In April 2007 A2 Corporation announced a deal in which the joint venture would license rights to the Original Foods Company, whose branding the A1 protein-free product would carry, and in which the product would be sold in several midwestern states through the Hy-Vee supermarket chain.

In A2 Corporation's 2009 Annual Report, the company announced that the joint venture had regained all rights to the US market through a settlement with the Original Foods Company. In 2010 The a2 Milk Company bought out more than 99% of ISI's share in the joint venture.

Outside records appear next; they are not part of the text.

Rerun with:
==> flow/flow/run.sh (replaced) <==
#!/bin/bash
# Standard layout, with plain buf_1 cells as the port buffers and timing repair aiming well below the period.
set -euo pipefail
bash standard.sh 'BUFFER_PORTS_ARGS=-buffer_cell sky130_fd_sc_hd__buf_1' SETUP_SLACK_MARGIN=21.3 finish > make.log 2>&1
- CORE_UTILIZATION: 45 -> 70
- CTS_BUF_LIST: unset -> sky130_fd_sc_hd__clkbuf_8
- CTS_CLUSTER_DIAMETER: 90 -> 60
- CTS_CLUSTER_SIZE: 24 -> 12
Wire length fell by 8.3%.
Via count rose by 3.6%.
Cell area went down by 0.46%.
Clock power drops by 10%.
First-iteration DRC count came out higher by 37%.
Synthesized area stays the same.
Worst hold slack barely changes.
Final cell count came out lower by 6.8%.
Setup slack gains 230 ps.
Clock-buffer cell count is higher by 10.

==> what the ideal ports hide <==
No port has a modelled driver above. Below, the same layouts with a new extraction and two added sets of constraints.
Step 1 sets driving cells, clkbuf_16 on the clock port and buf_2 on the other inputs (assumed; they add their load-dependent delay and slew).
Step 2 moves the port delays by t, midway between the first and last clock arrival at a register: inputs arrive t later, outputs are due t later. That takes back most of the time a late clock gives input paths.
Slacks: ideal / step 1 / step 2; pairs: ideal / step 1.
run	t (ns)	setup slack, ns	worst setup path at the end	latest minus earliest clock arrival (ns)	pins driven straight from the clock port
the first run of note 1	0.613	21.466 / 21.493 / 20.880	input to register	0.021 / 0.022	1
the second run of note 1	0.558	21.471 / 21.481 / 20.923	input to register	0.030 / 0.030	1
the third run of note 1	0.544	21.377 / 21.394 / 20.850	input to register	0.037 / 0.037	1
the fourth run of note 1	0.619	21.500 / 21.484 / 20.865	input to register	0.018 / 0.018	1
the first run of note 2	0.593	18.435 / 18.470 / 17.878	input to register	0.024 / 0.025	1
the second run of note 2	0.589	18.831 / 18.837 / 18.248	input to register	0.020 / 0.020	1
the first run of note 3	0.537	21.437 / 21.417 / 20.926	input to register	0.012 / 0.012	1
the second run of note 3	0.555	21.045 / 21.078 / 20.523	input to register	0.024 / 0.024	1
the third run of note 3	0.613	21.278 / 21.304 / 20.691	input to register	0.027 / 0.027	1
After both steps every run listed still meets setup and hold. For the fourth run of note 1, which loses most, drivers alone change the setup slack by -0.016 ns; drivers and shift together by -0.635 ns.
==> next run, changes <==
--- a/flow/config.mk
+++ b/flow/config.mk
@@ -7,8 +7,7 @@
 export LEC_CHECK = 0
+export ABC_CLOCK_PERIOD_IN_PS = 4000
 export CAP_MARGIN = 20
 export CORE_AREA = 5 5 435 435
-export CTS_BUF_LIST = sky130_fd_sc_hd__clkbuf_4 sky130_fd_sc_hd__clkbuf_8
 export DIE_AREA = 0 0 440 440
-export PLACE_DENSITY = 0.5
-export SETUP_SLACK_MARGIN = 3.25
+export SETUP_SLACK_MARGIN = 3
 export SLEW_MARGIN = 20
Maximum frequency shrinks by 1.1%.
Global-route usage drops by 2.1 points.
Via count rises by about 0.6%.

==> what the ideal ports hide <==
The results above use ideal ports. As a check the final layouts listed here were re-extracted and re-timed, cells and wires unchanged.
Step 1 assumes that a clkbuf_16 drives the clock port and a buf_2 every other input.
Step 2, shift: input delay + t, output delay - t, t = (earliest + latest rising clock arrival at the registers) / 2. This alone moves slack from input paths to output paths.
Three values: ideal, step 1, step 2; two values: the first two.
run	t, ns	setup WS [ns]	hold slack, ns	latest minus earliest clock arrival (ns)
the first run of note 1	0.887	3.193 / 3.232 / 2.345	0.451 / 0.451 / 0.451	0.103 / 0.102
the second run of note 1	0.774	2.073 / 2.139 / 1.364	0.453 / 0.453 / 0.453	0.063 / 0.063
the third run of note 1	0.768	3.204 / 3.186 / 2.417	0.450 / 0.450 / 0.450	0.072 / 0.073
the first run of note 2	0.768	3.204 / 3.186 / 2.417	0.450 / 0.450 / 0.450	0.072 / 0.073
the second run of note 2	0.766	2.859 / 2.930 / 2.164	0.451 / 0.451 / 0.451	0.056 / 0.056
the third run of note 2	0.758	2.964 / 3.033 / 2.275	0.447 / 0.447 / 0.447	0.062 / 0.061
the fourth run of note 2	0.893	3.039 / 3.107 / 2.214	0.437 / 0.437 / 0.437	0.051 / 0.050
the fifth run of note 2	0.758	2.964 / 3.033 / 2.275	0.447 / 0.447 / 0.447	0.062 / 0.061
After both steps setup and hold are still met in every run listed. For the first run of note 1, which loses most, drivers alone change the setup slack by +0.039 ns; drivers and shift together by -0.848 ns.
Background: an optimization exercise with open tools, aiming at small area, a short achievable clock period and few clock cycles. Do not read the settings as production practice. Function was checked by simulation only, so behaviour that the tests miss may differ from the original.

==> inputs of harbor <==
==> flow/design.v (excerpt) <==
module EC_TOP(clk, rst_n, in_valid, in_Px, in_Py, in_Qx, in_Qy, in_prime, in_a, out_valid, out_Rx, out_Ry);
input  clk;
input  rst_n;
input  in_valid;
input [5:0] in_Px;
input [5:0] in_Py;
input [5:0] in_Qx;
input [5:0] in_Qy;
input [5:0] in_prime;
input [5:0] in_a;
output  out_valid;
output [5:0] out_Rx;
output [5:0] out_Ry;
  ...
Settings: LEC_CHECK=0, CAP_MARGIN=20, CORE_MARGIN=2, CORE_UTILIZATION=55, SLEW_MARGIN=20, SYNTH_HIERARCHICAL=1, SYNTH_MINIMUM_KEEP_SIZE=0; clock period 160.0 ns.
run.sh (not shown) runs the stock make flow with config.mk's settings and CLKGATE_MAP_FILE= SYNTH_SCRIPT=/design/flow/synth_recipe.tcl, a recipe that flattens the netlist after the stock synthesis.
==> quartz: changes against harbor <==
Settings changed: CORE_UTILIZATION 55 to 65, PLACE_DENSITY set to 0.8.
==> impl_metrics.sql <==
INSERT INTO impl_metrics (metric_group, metric, value, unit) VALUES
('status', 'result_of_the_run', 'timing/DRC/antenna clean', ''),
('finish', 'post_route_cells_drive_above_1_share', '3.754', '%'),
('setup_path', 'timing.critical_path.arrival', '27810', 'ps'),
('die', 'row_count', '67', ''),
('global_route', 'grt_pass1_vias', '20420', '');
# the run above: harbor

==> impl_metrics.sql <==
INSERT INTO impl_metrics (metric_group, metric, value, unit) VALUES
('status', 'result_of_the_run', 'timing/DRC/antenna clean', ''),
('setup_path', 'critPathBufInv', '10', ''),
('place', 'place.detailed.hpwl', '42.16', 'mm'),
('finish', 'finish.net_count', '4086', ''),
('global_route', 'grt_pass1_vias', '20100', ''),
('drt', 'detailroute.wirelength.met2', '24.40', 'mm'),
('clocking', 'cts_tree', 'yes', ''),
('finish', 'post_route_cells_drive_above_1_share', '3.706', '%');
# the run above: quartz

Testbench counts of harbor, summed over its fixed seeds: cycles 1,608.
Testbench counts of quartz, summed over its fixed seeds: cycles 1,608.

========
==> run R <==
Another version of the RTL of EC_TOP (not shown whole).
==> module EC_TOP, before the edit <==
module EC_TOP(
    clk, rst_n, in_valid,
    in_Px, in_Py, in_Qx, in_Qy, in_prime, in_a,
    out_valid, out_Rx, out_Ry
);
input clk, rst_n, in_valid;
input [5:0] in_Px, in_Py, in_Qx, in_Qy, in_prime, in_a;
output reg out_valid;
output [5:0] out_Rx, out_Ry;
localparam CUT = 8;
function [5:0] modred;
    input [13:0] x;
    input [5:0]  p;
    input integer rows;
    reg [14:0] r;
    reg [7:0] t;
    integer k;
    begin
        r = {1'b0, x};
        for (k = 7; k >= 0; k = k - 1)
            if (k < rows) begin
                t = {1'b0, r[k +: 7]} - {2'b0, p};
                if (!t[7]) r[k +: 7] = t[6:0];
            end
        modred = r[5:0];
    end
endfunction
function [5:0] modsub;
    input [5:0] x, y, p;
    reg [6:0] d;
    begin
        d = {1'b0, x} - {1'b0, y};
        if (d[6]) d = d + {1'b0, p};
        modsub = d[5:0];
    end
endfunction
function [11:0] square;
    input [5:0] x;
    integer i, j;
    reg [11:0] acc;
    begin
        acc = 12'd0;
        for (i = 0; i < 6; i = i + 1) begin
            acc = acc + ({11'd0, x[i]} << (2 * i));
            for (j = i + 1; j < 6; j = j + 1)
                acc = acc + ({11'd0, x[i] & x[j]} << (i + j + 1));
        end
        square = acc;
    end
endfunction
function [5:0] bound;
    input [5:0] x;
    input integer m;
    integer b;
    begin
        for (b = 0; b < 6; b = b + 1)
            bound[b] = (m >= (1 << b)) ? x[b] : 1'b0;
    end
endfunction
function [5:0] halfsub;
    input [5:0] xa, xb, p;
    reg [6:0] d;
    reg [7:0] t;
    begin
        d = {1'b0, xa} - {1'b0, xb};
        t = {d[6], d} + (d[0] ? {2'b0, p} : d[6] ? {1'b0, p, 1'b0} : 8'd0);
        halfsub = t[6:1];
    end
endfunction
function integer umax;
    input integer i;
    umax = (i == 0) ? 60 : (i < 7) ? 30 : (i == 7) ? 15 : (i == 8) ? 7 : 3;
endfunction
function integer vmax;
    input integer i;
    vmax = (i < 6) ? 61 : (i == 6) ? 29 : (i == 7) ? 9 : (i == 8) ? 5 : 3;
endfunction
wire [5:0] p = in_prime;
wire [5:0] Px = in_Px, Py = in_Py, Qx = in_Qx, Qy = in_Qy, a = in_a;
wire dbl = (Px == Qx);
wire [6:0]  pmx  = {1'b0, p} - {1'b0, Px};
wire [5:0]  h    = (pmx[5:0] < Px) ? pmx[5:0] : Px;
wire [11:0] h2   = square(h);
wire [5:0]  px2m = modred({2'b0, h2}, p, 4);
wire [7:0]  n3   = {2'b0, px2m} + {1'b0, px2m, 1'b0} + {2'b0, a};
wire [5:0]  numd = modred({6'b0, n3}, p, 2);
wire [5:0]  numa = modsub(Qy, Py, p);
wire [6:0]  py2  = {Py, 1'b0};
wire [7:0]  pyd  = {1'b0, py2} - {2'b0, p};
wire [5:0]  dend = pyd[7] ? py2[5:0] : pyd[5:0];
wire [5:0]  dena = modsub(Qx, Px, p);
wire [5:0]  num  = dbl ? numd : numa;
wire [5:0]  den  = dbl ? dend : dena;
function [23:0] step;
    input integer i;
    input [23:0] st;
    input [5:0] p;
    reg [5:0] u, v, x1, x2, xa, xb;
    reg [6:0] du, dv;
    reg swap;
    begin
        u = bound(st[23:18], umax(i));
        v = bound(st[17:12], vmax(i));
        x1 = st[11:6];
        x2 = st[5:0];
        du = {1'b0, u} - {1'b0, v};
        dv = {1'b0, v} - {1'b0, u};
        swap = u[0] & du[6];
        xa = swap ? x2 : x1;
        xb = u[0] ? (swap ? x1 : x2) : 6'd0;
        if (swap) begin
            x2 = x1;
            v = u;
        end
        x1 = halfsub(xa, xb, p);
        u = !u[0] ? u >> 1 : swap ? dv[6:1] : du[6:1];
        step = {u, v, x1, x2};
    end
endfunction
reg [23:0] sta;
integer ia;
always @(*) begin
    sta = {den, p, num, 6'd0};
    for (ia = 0; ia < CUT; ia = ia + 1)
        sta = step(ia, sta, p);
end
reg [23:0] st_r;
reg [5:0] p_r, px_r, py_r;
reg [6:0] cx_r;
always @(posedge clk) begin
    st_r <= sta;
    p_r  <= p;
    px_r <= Px;
    py_r <= Py;
    cx_r <= {p, 1'b0} - {1'b0, Px} - {1'b0, Qx};
end
always @(posedge clk or negedge rst_n) begin
    if (!rst_n) out_valid <= 1'b0;
    else        out_valid <= in_valid;
end
reg [23:0] stb;
integer ib;
always @(*) begin
    stb = st_r;
    for (ib = CUT; ib < 10; ib = ib + 1)
        stb = step(ib, stb, p_r);
end
wire [5:0] s = stb[5:0];
wire [11:0] s2  = square(s);
wire [5:0]  Rx  = modred({2'b0, s2} + {7'b0, cx_r}, p_r, 6);
wire [5:0]  e   = modsub(px_r, Rx, p_r);
wire [11:0] se  = s * e;
wire [5:0]  Ry  = modred({2'b0, se} + {8'b0, p_r} - {8'b0, py_r}, p_r, 6);
assign out_Rx = out_valid ? Rx : 6'd0;
assign out_Ry = out_valid ? Ry : 6'd0;
endmodule
==> flow/config.mk <==
export PLATFORM = sky130hd
export DESIGN_NAME = EC_TOP
export DESIGN_NICKNAME = EC_TOP
export VERILOG_FILES = /design/flow/design.v
export SDC_FILE = /design/flow/constraint.sdc
export NUM_CORES = 4
export LEC_CHECK = 0
export CAP_MARGIN = 20
export CORE_MARGIN = 2
export CORE_UTILIZATION = 55
export SLEW_MARGIN = 20
==> flow/constraint.sdc <==
create_clock -name core_clock -period 160.0 [get_ports {clk}]
set_input_delay 32.0000 -clock core_clock [delete_from_list [all_inputs] [get_ports {clk}]]
set_output_delay 32.0000 -clock core_clock [all_outputs]
set_load 0.01 [all_outputs]
standard.sh (not shown) runs the stock make flow with config.mk's settings and CLKGATE_MAP_FILE= SYNTH_SCRIPT=/design/flow/synth_recipe.tcl, a recipe that flattens the netlist after the stock synthesis.
==> flow/flow/run.sh <==
#!/bin/bash
# Own layout flow: the standard ORFS flow, with a different synthesis mapping:
#  - no full-adder cell extraction (adders stay plain gates for abc),
#  - abc with flow/abc.script: &deepsyn restructuring, then an area-oriented map with a delay target.
#  - every input and output port still gets a buffer, but a sky130_fd_sc_hd__buf_1
#    instead of the delay buffer buffer_ports picks by default.
# Registers, their names and everything else are as in the standard flow.
set -euo pipefail
W=$(pwd)
mkdir -p "$W/mysynth"
python3 - "$FLOW_HOME/scripts/synth.tcl" "$W/mysynth/synth.tcl" "$W/flow/abc.script" <<'PY'
import sys
src, dst, abc = sys.argv[1:]
s = open(src).read()
old = "  log_cmd abc {*}$abc_args\n"
assert s.count(old) == 1
s = s.replace(old, "  set abc_args [lreplace $abc_args 1 1 %s]\n%s" % (abc, old))
open(dst, "w").write(s)
PY
bash standard.sh SYNTH_SCRIPT="$W/flow/my_synth.tcl" MY_SYNTH_TCL="$W/mysynth/synth.tcl" \
    ADDER_MAP_FILE= BUFFER_PORTS_ARGS="-buffer_cell sky130_fd_sc_hd__buf_1" finish > "$W/flow_make.log" 2>&1
==> flow/flow/abc.script <==
strash
ifraig
scorr
dc2
dretime
strash
&get -n
&deepsyn -T 120
&put
dch -f
map -D 40000 -B 0.9
strash
dch -f
map -D 40000 -B 0.9
topo
stime -c
buffer -c
upsize -c -D 40000
dnsize -c -D 40000
==> flow/flow/my_synth.tcl <==
# The standard flow's synthesis wrapper (synth_recipe.tcl), sourcing a copy of ORFS's synth.tcl
# whose abc call uses flow/abc.script (see run.sh).
proc synth {args} { yosys synth -nofsm -noshare {*}$args }
source $::env(MY_SYNTH_TCL)
# left out here: clear keep_hierarchy, flatten, clean up, hide names made inside functions, write 1_2_yosys.v
==> inputs of run P, as changes to run R <==
==> flow/design.v (replaced) <==
module EC_TOP(
    clk, rst_n, in_valid,
    in_Px, in_Py, in_Qx, in_Qy, in_prime, in_a,
    out_valid, out_Rx, out_Ry
);
input clk, rst_n, in_valid;
input [5:0] in_Px, in_Py, in_Qx, in_Qy, in_prime, in_a;
output reg out_valid;
output reg [5:0] out_Rx, out_Ry;
wire [5:0] p = in_prime;
wire [5:0] Px = in_Px, Py = in_Py, Qx = in_Qx, Qy = in_Qy, a = in_a;
function [5:0] modred;
    input [13:0] x;
    input [5:0]  p;
    input integer rows;
    reg [14:0] r;
    integer k;
    begin
        r = {1'b0, x};
        for (k = 7; k >= 0; k = k - 1)
            if (k < rows && r[k +: 7] >= {1'b0, p})
                r[k +: 7] = r[k +: 7] - {1'b0, p};
        modred = r[5:0];
    end
endfunction
function [5:0] modsub;
    input [5:0] x, y, p;
    reg [6:0] d;
    begin
        d = {1'b0, x} - {1'b0, y};
        if (d[6]) d = d + {1'b0, p};
        modsub = d[5:0];
    end
endfunction
function [5:0] half;
    input [5:0] x, p;
    reg [6:0] t;
    begin
        t = x[0] ? {1'b0, x} + {1'b0, p} : {1'b0, x};
        half = t[6:1];
    end
endfunction
wire dbl = (Px == Qx);
wire [11:0] px2  = Px * Px;
wire [5:0]  px2m = modred({2'b0, px2}, p, 6);
wire [7:0]  n3   = {2'b0, px2m} + {1'b0, px2m, 1'b0} + {2'b0, a};
wire [5:0]  numd = modred({6'b0, n3}, p, 2);
wire [5:0]  numa = modsub(Qy, Py, p);
wire [6:0]  py2  = {Py, 1'b0};
wire [5:0]  dend = (py2 >= {1'b0, p}) ? py2 - {1'b0, p} : py2[5:0];
wire [5:0]  dena = modsub(Qx, Px, p);
wire [5:0]  num  = dbl ? numd : numa;
wire [5:0]  den  = dbl ? dend : dena;
function [5:0] bound;
    input [5:0] x;
    input integer m;
    integer b;
    begin
        for (b = 0; b < 6; b = b + 1)
            bound[b] = (m >= (1 << b)) ? x[b] : 1'b0;
    end
endfunction
function [5:0] halfsub;
    input [5:0] xa, xb, p;
    reg [6:0] d;
    reg [7:0] t;
    begin
        d = {1'b0, xa} - {1'b0, xb};
        t = {d[6], d} + (d[0] ? {2'b0, p} : d[6] ? {1'b0, p, 1'b0} : 8'd0);
        halfsub = t[6:1];
    end
endfunction
reg [5:0] u, v, x1, x2, xa, xb;
reg [6:0] du;
reg swap;
integer i;
always @(*) begin
    u = den; v = p; x1 = num; x2 = 6'd0;
    for (i = 0; i < 10; i = i + 1) begin
        u = bound(u, (i == 0) ? 60 : (i < 7) ? 30 : (i == 7) ? 15 : (i == 8) ? 7 : 3);
        v = bound(v, (i < 6) ? 61 : (i == 6) ? 29 : (i == 7) ? 9 : (i == 8) ? 5 : 3);
        du = {1'b0, u} - {1'b0, v};
        swap = u[0] & du[6];
        xa = swap ? x2 : x1;
        xb = u[0] ? (swap ? x1 : x2) : 6'd0;
        if (swap) begin
            x2 = x1;
            v = u;
        end
        x1 = halfsub(xa, xb, p);
        u = !u[0] ? u >> 1 : swap ? (~du[5:0] + 6'd1) >> 1 : du[6:1];
    end
end
wire [5:0] s = x2;
wire [11:0] s2  = s * s;
wire [6:0]  cx  = {p, 1'b0} - {1'b0, Px} - {1'b0, Qx};
wire [5:0]  Rx  = modred({2'b0, s2} + {7'b0, cx}, p, 6);
wire [6:0]  e   = {1'b0, Px} + {1'b0, p} - {1'b0, Rx};
wire [12:0] se  = s * e;
wire [5:0]  Ry  = modred({1'b0, se} + {8'b0, p} - {8'b0, Py}, p, 7);
always @(posedge clk or negedge rst_n) begin
    if (!rst_n) begin
        out_valid <= 1'b0;
        out_Rx <= 6'd0;
        out_Ry <= 6'd0;
    end else begin
        out_valid <= in_valid;
        out_Rx <= in_valid ? Rx : 6'd0;
        out_Ry <= in_valid ? Ry : 6'd0;
    end
end
endmodule
==> flow/flow/run.sh (replaced) <==
#!/bin/bash
# Own layout flow: the standard ORFS flow, with a different synthesis mapping:
#  - ripple-carry adders (no Kogge-Stone extra map, no full-adder cell extraction),
#  - abc technology mapping with flow/abc.script (area-oriented map with a delay target).
# Registers, their names and everything after synthesis are as in the standard flow.
set -euo pipefail
W=$(pwd)
mkdir -p "$W/mysynth"
python3 - "$FLOW_HOME/scripts/synth.tcl" "$W/mysynth/synth.tcl" "$W/flow/abc.script" <<'PY'
import sys
src, dst, abc = sys.argv[1:]
s = open(src).read()
old = "  log_cmd abc {*}$abc_args\n"
assert s.count(old) == 1
s = s.replace(old, "  set abc_args [lreplace $abc_args 1 1 %s]\n%s" % (abc, old))
open(dst, "w").write(s)
PY
bash standard.sh SYNTH_SCRIPT="$W/flow/my_synth.tcl" MY_SYNTH_TCL="$W/mysynth/synth.tcl" \
    SYNTH_OPERATIONS_ARGS=-nofsm ADDER_MAP_FILE= finish > "$W/flow_make.log" 2>&1
==> flow/flow/abc.script (replaced) <==
strash
dch
map -D 70000 -B 0.9
topo
stime -c
buffer -c
upsize -c -D 70000
dnsize -c -D 70000
CORE_UTILIZATION = 30   (was 55)
==> inputs of run B, as changes to run R <==
--- a/flow/design.v
+++ b/flow/design.v
@@ -8,5 +8,5 @@
 output reg out_valid;
 output [5:0] out_Rx, out_Ry;
-localparam CUT = 8;
+localparam CUT = 7;
 function [5:0] modred;
     input [13:0] x;
@@ -79,8 +79,6 @@
 wire [5:0] Px = in_Px, Py = in_Py, Qx = in_Qx, Qy = in_Qy, a = in_a;
 wire dbl = (Px == Qx);
-wire [6:0]  pmx  = {1'b0, p} - {1'b0, Px};
-wire [5:0]  h    = (pmx[5:0] < Px) ? pmx[5:0] : Px;
-wire [11:0] h2   = square(h);
-wire [5:0]  px2m = modred({2'b0, h2}, p, 4);
+wire [11:0] px2  = square(Px);
+wire [5:0]  px2m = modred({2'b0, px2}, p, 6);
 wire [7:0]  n3   = {2'b0, px2m} + {1'b0, px2m, 1'b0} + {2'b0, a};
 wire [5:0]  numd = modred({6'b0, n3}, p, 2);
@@ -149,7 +147,7 @@
 wire [11:0] s2  = square(s);
 wire [5:0]  Rx  = modred({2'b0, s2} + {7'b0, cx_r}, p_r, 6);
-wire [5:0]  e   = modsub(px_r, Rx, p_r);
-wire [11:0] se  = s * e;
-wire [5:0]  Ry  = modred({2'b0, se} + {8'b0, p_r} - {8'b0, py_r}, p_r, 6);
+wire [6:0]  e   = {1'b0, px_r} + {1'b0, p_r} - {1'b0, Rx};
+wire [12:0] se  = s * e;
+wire [5:0]  Ry  = modred({1'b0, se} + {8'b0, p_r} - {8'b0, py_r}, p_r, 7);
 assign out_Rx = out_valid ? Rx : 6'd0;
 assign out_Ry = out_valid ? Ry : 6'd0;
==> flow/flow/run.sh (replaced) <==
#!/bin/bash
# Own layout flow: the standard ORFS flow, with a different synthesis mapping:
#  - ripple-carry adders (no Kogge-Stone extra map, no full-adder cell extraction),
#  - abc technology mapping with flow/abc.script (area-oriented map with a delay target).
# Registers, their names and everything after synthesis are as in the standard flow.
set -euo pipefail
W=$(pwd)
mkdir -p "$W/mysynth"
python3 - "$FLOW_HOME/scripts/synth.tcl" "$W/mysynth/synth.tcl" "$W/flow/abc.script" <<'PY'
import sys
src, dst, abc = sys.argv[1:]
s = open(src).read()
old = "  log_cmd abc {*}$abc_args\n"
assert s.count(old) == 1
s = s.replace(old, "  set abc_args [lreplace $abc_args 1 1 %s]\n%s" % (abc, old))
open(dst, "w").write(s)
PY
bash standard.sh SYNTH_SCRIPT="$W/flow/my_synth.tcl" MY_SYNTH_TCL="$W/mysynth/synth.tcl" \
    SYNTH_OPERATIONS_ARGS=-nofsm ADDER_MAP_FILE= finish > "$W/flow_make.log" 2>&1
==> flow/flow/abc.script (replaced) <==
strash
balance
rewrite
refactor
balance
rewrite
rewrite -z
balance
refactor -z
rewrite -z
balance
ifraig
scorr
dc2
dretime
strash
dch -f
map -D 30000 -B 0.9
topo
stime -c
buffer -c
upsize -c -D 30000
dnsize -c -D 30000
==> comparison table <==
Status: run B complete, no violations; run P complete, no violations; run R complete, no violations
Routed wire length: run B 55900 um; run P 66900 um; run R 52000 um
Global-route wire length before repair: run B 93600 um; run P 112000 um; run R 86400 um
# nets final: run B 4188; run P 4648; run R 3639
FF+latch count: run B 46; run P 13; run R 44
Worst Setup Slack, final: run B 99.03 ns; run P 77.03 ns; run R 101.74 ns
Number of antenna violations at the first check in global routing: run B 0; run P 0; run R 7
Multiplexer fraction of the synthesized cell area: run B 0%; run P 0.103%; run R 0%
Critical path required time: run B 128.00 ns; run P 160.17 ns; run R 160.20 ns
Maximum number of pins on one net before global-route repair: run B 35; run P 50; run R 39
Max_slew headroom: run B 39.3%; run P 39.4%; run R 37.1%
#FFs+latches synth: run B 46; run P 13; run R 44
Critical path depth: run B 224; run P 388; run R 211
Number of signal-net buffers in the layout: run B 78; run P 71; run R 71
Full die area: run B 0.0365 sq mm; run P 0.0709 sq mm; run R 0.0324 sq mm
Period minus WS final: run B 60.97 ns; run P 82.97 ns; run R 58.26 ns
Layout buffering overhead excluding clock cells: run B 3.50%; run P 2.88%; run R 1.93%
End-of-flow core utilization: run B 58.9%; run P 32.3%; run R 58.2%
Detail Route met2 WL: run B 24900 um; run P 30200 um; run R 24300 um
Number of buffers inserted during clock tree synthesis: run B 5; run P 3; run R 5
Share of async-settable or async-resettable flops after synthesis: run B 2.17%; run P 100%; run R 2.27%
Worst hold slack after final layout: run B 31.83 ns; run P 32.14 ns; run R 31.45 ns
Testbench counts of run R, summed over its fixed seeds: cycles 1,608.
Testbench counts of run P, summed over its fixed seeds: cycles 1,608.
Testbench counts of run B, summed over its fixed seeds: cycles 1,608.

==> re-timing with driven ports <==
The results above use ideal ports. As a check the final layouts listed here were re-extracted and re-timed, cells and wires unchanged. Step 1 assumes that a clkbuf_16 drives the clock port and a buf_2 every other input. Step 2 adds t to the input delays and takes it off the output delays; t is the mean of the earliest and latest rising clock arrival at the registers after step 1. Input paths then give back, and output paths get back, about the clock's delay inside the block. Slacks: ideal ports / drivers / drivers and shift; pairs: ideal ports / drivers.
run	t (ns)	slack for setup (ns)	latest minus earliest clock arrival (ns)	pins driven straight from the clock port
harbor	0.353	100.185 / 100.137 / 100.490	0.006 / 0.006	1
quartz	0.343	99.987 / 99.945 / 100.287	0.014 / 0.013	1
run R	0.340	101.737 / 101.758 / 101.418	0.013 / 0.014	1
run P	0.263	77.032 / 77.030 / 76.767	0.002 / 0.002	1
run B	0.344	99.027 / 98.982 / 99.326	0.012 / 0.012	1
After both steps setup and hold are still met in every run listed. For run R, which loses most, drivers alone change the setup slack by +0.021 ns; drivers and shift together by -0.319 ns.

The a2 Milk Company is the owner of US trademarks that include the term A2 and/or A2 MILK for milk and other dairy related products, including a trademark for "a2 MILK." The a2 Milk Company announced in 2018 that it now had around 9,000 stores in its distribution network in the United States that sell its a2 and a2 MILK branded products.

===United Kingdom===
The a2 Milk Company formed a joint venture with a major British milk supplier, Müller Wiseman Dairies (MWD), in November 2011 to process, market and sell its A1 protein-free products in Britain and Ireland. In June 2014 The a2 Milk Company reported it had 20 dedicated farms supplying milk for processing in the UK. In its first year the milk recorded £1 million in sales through 1,000 stores. On 1 January 2014, The a2 Milk Company exited its joint venture with MWD by acquiring MWD's stake for a "nominal" amount.

In October 2019, the a2 Milk Company announced that it had decided to "discontinue a2 milk in the UK" and its products would only be available until the end of November 2019.

=== China ===
The first consignments of the a2 Milk Company infant formula – a2 Platinum were sent to China in 2013. Exports to China have increased dramatically following the 2008 Chinese milk scandal.